## Description of the task
Below are some entries. Repeat exactly the lines from the one with "tx_count <= 16'h0000;" through the one with "end else if (tx_st == T_RAMP) begin", and only those.

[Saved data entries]
___
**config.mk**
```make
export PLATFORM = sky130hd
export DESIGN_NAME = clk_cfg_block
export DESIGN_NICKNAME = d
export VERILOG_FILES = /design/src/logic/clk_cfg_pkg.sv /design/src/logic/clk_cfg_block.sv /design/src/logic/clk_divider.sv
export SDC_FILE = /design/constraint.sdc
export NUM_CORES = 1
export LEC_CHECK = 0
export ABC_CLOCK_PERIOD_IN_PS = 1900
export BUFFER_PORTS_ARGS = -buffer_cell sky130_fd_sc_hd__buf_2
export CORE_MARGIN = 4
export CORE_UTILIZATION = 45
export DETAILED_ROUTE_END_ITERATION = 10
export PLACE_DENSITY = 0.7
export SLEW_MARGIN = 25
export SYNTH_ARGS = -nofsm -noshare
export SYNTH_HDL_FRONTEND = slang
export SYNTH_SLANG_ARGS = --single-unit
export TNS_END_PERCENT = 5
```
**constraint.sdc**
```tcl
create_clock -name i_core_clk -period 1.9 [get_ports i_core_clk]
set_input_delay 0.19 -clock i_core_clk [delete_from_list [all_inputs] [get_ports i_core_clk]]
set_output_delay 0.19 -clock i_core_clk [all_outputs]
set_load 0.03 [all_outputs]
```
___
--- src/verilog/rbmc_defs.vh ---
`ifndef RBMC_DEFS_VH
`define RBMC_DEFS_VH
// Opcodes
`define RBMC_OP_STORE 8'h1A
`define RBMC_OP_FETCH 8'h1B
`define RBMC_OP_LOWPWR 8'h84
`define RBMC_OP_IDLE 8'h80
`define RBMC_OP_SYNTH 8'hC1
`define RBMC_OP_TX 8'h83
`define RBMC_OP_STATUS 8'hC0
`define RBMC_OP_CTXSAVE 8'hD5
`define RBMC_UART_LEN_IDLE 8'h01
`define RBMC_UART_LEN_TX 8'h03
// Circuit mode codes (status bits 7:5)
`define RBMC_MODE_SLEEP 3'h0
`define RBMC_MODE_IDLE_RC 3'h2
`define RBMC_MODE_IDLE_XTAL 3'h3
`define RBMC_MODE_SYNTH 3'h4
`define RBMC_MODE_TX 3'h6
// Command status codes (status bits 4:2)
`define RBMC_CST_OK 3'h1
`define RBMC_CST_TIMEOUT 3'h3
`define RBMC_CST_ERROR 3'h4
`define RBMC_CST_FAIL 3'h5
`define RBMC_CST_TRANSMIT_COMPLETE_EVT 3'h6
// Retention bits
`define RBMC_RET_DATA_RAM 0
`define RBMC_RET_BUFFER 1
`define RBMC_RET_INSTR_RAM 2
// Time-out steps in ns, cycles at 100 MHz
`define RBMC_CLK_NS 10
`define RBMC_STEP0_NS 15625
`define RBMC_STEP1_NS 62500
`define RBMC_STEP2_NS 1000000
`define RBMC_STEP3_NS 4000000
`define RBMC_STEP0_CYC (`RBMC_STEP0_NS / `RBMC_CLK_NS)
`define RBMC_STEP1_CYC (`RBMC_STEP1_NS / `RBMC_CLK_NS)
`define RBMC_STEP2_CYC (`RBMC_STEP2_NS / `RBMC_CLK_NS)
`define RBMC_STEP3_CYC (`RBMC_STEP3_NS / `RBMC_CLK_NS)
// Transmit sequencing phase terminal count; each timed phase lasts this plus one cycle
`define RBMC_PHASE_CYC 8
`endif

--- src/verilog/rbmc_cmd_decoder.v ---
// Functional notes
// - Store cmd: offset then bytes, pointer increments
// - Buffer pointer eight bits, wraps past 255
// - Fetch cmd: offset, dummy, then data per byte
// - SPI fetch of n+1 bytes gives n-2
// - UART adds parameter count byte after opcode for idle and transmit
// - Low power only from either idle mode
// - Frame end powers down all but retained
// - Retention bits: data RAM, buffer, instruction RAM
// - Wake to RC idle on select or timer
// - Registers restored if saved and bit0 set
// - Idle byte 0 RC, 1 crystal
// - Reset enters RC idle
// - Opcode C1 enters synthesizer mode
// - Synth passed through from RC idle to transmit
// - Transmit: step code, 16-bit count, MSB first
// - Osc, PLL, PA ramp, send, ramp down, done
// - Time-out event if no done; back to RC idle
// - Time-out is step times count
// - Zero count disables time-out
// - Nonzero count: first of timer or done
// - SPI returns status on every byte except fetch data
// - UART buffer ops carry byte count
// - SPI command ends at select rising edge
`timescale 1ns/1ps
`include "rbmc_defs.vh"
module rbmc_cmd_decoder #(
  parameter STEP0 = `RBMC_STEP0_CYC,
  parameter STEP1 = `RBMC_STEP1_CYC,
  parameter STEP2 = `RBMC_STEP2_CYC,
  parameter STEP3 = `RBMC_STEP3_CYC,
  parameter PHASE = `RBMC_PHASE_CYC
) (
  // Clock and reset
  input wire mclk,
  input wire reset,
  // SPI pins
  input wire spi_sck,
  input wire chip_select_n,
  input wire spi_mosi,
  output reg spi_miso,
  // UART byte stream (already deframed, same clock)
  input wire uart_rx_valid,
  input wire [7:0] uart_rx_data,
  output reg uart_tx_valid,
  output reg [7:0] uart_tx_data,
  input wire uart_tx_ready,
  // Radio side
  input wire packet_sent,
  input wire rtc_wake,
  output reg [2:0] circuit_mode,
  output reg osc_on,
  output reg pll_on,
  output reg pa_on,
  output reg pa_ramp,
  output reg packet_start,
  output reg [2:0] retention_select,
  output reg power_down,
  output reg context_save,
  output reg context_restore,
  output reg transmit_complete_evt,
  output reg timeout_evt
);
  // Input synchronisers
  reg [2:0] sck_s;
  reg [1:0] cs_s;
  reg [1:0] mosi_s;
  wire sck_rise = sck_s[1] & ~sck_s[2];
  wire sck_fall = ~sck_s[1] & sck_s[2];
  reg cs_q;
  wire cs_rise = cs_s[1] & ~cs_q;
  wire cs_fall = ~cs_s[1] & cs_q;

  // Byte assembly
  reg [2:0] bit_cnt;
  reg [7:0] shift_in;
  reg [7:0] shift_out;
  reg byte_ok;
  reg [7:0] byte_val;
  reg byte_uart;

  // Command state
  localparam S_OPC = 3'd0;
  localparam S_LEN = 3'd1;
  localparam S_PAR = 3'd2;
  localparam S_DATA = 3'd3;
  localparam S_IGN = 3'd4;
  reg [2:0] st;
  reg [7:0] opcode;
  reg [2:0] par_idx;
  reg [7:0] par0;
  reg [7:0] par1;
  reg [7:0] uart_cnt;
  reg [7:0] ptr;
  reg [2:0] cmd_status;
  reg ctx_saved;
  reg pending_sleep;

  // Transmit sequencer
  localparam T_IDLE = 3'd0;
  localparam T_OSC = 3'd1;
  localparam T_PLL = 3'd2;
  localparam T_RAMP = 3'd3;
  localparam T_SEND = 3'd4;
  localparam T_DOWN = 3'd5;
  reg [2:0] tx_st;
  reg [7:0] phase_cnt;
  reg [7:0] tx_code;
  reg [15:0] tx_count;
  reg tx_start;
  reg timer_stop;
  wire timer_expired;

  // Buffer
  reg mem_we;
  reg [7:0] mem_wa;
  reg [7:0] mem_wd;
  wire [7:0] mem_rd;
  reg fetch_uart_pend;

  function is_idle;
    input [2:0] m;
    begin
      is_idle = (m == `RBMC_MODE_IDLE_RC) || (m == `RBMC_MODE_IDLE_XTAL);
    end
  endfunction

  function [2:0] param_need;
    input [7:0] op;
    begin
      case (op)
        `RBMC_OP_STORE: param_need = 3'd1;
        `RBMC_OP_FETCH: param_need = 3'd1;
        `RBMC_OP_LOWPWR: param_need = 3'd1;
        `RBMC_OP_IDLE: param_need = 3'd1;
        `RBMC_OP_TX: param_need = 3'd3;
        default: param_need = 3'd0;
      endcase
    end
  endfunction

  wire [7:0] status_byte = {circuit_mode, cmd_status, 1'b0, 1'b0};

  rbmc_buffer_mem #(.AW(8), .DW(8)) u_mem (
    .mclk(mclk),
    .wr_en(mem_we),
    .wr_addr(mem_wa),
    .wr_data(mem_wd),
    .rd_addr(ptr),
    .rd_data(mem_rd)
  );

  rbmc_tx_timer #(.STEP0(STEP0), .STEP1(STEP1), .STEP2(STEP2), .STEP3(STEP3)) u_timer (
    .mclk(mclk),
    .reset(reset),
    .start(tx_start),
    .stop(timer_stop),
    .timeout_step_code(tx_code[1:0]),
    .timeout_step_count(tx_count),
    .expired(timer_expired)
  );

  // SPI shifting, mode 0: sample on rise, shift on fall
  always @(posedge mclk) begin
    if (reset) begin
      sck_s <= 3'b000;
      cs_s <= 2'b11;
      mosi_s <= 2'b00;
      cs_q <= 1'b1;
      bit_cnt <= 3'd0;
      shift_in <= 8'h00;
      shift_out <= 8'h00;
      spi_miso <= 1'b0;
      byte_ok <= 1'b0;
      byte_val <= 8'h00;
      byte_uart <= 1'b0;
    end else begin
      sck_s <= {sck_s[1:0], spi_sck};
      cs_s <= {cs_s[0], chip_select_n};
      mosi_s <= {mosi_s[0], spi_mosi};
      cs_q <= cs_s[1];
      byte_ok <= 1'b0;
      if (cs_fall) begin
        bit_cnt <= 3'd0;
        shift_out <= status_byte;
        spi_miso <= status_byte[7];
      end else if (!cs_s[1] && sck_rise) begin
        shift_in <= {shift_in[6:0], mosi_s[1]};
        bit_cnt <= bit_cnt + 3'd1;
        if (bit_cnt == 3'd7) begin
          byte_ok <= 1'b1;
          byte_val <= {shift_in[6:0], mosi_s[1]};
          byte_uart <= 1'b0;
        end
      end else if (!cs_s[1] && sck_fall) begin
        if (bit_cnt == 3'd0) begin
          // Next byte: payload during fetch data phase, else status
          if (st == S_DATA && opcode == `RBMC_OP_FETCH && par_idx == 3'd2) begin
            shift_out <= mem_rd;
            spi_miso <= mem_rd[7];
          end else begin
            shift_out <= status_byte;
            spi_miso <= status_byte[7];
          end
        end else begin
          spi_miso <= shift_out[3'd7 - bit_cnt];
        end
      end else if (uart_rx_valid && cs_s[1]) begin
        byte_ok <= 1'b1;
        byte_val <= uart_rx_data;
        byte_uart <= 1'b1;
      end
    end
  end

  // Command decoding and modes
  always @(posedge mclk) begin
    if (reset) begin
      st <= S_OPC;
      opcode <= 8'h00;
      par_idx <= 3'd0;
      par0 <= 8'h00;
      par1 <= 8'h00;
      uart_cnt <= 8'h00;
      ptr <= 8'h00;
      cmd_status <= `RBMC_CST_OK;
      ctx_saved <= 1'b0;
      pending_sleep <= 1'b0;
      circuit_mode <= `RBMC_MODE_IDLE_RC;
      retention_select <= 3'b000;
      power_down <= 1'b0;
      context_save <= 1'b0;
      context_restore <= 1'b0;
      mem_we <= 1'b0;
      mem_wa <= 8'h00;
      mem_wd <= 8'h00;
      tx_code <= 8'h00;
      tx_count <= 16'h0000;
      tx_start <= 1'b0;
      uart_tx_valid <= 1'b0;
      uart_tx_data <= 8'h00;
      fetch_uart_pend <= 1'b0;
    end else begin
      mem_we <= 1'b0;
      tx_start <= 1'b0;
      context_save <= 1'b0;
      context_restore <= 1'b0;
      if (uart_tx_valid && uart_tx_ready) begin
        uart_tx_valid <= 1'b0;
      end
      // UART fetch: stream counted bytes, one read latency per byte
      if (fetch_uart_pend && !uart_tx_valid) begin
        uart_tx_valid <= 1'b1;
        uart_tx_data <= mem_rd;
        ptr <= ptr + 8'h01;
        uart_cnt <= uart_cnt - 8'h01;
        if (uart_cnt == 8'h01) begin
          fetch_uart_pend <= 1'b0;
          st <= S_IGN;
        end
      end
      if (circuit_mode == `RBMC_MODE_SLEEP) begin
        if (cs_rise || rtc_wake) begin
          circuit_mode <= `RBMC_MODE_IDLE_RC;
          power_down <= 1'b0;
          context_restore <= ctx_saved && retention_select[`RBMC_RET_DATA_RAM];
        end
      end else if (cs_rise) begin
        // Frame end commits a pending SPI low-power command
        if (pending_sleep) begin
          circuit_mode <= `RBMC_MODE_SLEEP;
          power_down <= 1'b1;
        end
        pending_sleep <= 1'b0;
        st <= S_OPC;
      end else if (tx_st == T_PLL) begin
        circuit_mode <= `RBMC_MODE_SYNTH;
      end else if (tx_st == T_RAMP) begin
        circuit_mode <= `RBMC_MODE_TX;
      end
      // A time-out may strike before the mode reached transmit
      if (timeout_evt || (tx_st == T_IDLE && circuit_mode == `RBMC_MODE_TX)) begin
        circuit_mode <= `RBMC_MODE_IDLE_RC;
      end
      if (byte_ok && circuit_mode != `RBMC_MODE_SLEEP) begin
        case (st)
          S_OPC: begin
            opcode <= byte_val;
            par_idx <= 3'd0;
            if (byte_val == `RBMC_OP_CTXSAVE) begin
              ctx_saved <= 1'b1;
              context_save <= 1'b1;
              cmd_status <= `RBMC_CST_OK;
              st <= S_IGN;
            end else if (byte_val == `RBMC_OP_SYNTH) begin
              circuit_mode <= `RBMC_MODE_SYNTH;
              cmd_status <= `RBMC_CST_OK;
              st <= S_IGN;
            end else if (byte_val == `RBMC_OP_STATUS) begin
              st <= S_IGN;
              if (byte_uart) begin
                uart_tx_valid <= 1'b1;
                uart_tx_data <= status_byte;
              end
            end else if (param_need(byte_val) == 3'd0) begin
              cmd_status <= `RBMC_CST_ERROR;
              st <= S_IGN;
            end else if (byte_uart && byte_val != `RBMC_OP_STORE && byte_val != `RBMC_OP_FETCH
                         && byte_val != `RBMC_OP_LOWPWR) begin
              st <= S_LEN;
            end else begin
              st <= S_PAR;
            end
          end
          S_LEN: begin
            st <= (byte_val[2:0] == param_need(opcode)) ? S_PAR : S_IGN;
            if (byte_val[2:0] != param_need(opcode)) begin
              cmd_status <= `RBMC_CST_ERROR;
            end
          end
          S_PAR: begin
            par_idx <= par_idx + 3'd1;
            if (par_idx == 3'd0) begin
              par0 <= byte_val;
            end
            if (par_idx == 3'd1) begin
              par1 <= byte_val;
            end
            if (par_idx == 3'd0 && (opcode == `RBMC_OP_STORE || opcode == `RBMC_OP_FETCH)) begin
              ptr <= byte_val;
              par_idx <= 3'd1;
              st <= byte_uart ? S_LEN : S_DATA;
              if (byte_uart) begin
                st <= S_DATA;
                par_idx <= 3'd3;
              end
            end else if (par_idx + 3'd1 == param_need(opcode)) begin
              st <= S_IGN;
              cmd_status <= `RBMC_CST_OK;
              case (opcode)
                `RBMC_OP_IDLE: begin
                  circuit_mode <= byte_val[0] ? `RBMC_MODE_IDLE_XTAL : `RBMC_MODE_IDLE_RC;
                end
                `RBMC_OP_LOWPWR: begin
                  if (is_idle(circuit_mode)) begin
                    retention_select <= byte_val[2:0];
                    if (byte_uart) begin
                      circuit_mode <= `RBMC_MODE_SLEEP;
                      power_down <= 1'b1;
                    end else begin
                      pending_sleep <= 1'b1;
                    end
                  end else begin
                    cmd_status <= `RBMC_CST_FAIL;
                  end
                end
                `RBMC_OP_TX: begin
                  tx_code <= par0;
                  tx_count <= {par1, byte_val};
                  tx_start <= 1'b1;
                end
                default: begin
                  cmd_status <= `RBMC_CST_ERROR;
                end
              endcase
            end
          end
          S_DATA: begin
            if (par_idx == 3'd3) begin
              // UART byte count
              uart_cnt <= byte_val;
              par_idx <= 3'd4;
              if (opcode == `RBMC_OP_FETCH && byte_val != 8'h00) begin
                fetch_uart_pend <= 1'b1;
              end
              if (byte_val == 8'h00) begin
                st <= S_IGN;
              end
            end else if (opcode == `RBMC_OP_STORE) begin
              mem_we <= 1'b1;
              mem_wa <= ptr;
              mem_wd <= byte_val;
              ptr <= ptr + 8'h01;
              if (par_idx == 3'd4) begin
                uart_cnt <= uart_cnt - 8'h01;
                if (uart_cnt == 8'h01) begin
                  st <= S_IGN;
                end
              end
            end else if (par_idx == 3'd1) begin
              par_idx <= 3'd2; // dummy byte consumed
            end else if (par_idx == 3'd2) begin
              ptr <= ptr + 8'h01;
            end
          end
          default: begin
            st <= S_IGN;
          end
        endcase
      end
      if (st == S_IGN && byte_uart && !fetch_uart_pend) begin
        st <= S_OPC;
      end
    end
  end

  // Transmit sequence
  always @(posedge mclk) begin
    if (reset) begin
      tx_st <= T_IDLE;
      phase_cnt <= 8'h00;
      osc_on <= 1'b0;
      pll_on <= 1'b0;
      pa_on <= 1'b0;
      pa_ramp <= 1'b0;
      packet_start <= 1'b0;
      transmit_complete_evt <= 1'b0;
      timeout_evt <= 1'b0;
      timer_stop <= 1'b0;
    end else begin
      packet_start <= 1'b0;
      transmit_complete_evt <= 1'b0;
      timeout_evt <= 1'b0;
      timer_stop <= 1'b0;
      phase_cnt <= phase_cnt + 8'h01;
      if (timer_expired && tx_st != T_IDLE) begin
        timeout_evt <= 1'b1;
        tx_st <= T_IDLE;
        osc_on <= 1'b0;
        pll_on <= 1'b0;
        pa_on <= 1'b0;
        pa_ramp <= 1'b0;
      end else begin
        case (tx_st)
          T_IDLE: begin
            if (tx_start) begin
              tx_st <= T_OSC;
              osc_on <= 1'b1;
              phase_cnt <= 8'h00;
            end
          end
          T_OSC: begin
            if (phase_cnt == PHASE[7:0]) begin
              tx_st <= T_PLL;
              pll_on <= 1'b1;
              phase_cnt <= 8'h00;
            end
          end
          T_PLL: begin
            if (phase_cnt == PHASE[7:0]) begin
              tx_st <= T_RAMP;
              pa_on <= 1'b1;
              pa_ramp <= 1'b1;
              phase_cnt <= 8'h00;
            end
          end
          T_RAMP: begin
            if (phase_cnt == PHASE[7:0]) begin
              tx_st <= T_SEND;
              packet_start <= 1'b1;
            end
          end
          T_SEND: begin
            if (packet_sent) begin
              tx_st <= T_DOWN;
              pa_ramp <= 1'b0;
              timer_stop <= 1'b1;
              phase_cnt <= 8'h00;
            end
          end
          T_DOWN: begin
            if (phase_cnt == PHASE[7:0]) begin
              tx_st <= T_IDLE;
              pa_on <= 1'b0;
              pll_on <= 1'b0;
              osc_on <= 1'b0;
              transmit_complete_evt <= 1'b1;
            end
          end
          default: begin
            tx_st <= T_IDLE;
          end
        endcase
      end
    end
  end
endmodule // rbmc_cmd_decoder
___
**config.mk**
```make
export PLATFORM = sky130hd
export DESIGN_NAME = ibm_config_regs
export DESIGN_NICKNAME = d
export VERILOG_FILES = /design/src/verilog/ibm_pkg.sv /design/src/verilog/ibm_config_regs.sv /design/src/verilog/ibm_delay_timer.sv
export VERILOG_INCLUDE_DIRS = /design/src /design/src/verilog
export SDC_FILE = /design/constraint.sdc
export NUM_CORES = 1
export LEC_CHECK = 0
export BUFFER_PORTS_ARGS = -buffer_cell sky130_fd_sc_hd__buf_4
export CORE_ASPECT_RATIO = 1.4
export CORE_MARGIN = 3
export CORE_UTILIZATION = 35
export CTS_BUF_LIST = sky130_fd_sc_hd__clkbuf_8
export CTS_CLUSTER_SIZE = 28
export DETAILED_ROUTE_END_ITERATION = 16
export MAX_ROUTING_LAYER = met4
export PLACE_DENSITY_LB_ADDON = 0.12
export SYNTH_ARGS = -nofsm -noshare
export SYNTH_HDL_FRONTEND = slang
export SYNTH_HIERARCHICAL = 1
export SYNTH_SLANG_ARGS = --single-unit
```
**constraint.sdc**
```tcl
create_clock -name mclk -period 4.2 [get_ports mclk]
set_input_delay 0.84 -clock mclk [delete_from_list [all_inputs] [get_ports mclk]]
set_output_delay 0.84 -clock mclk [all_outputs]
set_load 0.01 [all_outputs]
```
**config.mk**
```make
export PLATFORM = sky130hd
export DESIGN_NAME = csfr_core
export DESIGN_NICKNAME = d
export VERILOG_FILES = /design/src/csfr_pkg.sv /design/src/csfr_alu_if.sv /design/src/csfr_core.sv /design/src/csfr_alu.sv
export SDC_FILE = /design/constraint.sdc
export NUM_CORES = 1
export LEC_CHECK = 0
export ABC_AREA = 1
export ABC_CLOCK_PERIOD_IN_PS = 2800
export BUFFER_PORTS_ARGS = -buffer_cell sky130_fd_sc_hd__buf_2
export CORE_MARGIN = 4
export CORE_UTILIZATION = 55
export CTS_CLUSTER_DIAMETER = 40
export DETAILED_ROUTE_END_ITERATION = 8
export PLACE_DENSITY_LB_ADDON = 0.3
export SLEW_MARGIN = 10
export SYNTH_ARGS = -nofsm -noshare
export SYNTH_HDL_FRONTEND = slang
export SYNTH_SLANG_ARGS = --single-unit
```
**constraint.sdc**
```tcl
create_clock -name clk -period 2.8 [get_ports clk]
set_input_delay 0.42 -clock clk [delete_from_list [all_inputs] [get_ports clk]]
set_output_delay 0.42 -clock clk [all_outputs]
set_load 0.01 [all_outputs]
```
___
## Solution to the exercise
      tx_count <= 16'h0000;
      tx_start <= 1'b0;
      uart_tx_valid <= 1'b0;
      uart_tx_data <= 8'h00;
      fetch_uart_pend <= 1'b0;
    end else begin
      mem_we <= 1'b0;
      tx_start <= 1'b0;
      context_save <= 1'b0;
      context_restore <= 1'b0;
      if (uart_tx_valid && uart_tx_ready) begin
        uart_tx_valid <= 1'b0;
      end
      // UART fetch: stream counted bytes, one read latency per byte
      if (fetch_uart_pend && !uart_tx_valid) begin
        uart_tx_valid <= 1'b1;
        uart_tx_data <= mem_rd;
        ptr <= ptr + 8'h01;
        uart_cnt <= uart_cnt - 8'h01;
        if (uart_cnt == 8'h01) begin
          fetch_uart_pend <= 1'b0;
          st <= S_IGN;
        end
      end
      if (circuit_mode == `RBMC_MODE_SLEEP) begin
        if (cs_rise || rtc_wake) begin
          circuit_mode <= `RBMC_MODE_IDLE_RC;
          power_down <= 1'b0;
          context_restore <= ctx_saved && retention_select[`RBMC_RET_DATA_RAM];
        end
      end else if (cs_rise) begin
        // Frame end commits a pending SPI low-power command
        if (pending_sleep) begin
          circuit_mode <= `RBMC_MODE_SLEEP;
          power_down <= 1'b1;
        end
        pending_sleep <= 1'b0;
        st <= S_OPC;
      end else if (tx_st == T_PLL) begin
        circuit_mode <= `RBMC_MODE_SYNTH;
      end else if (tx_st == T_RAMP) begin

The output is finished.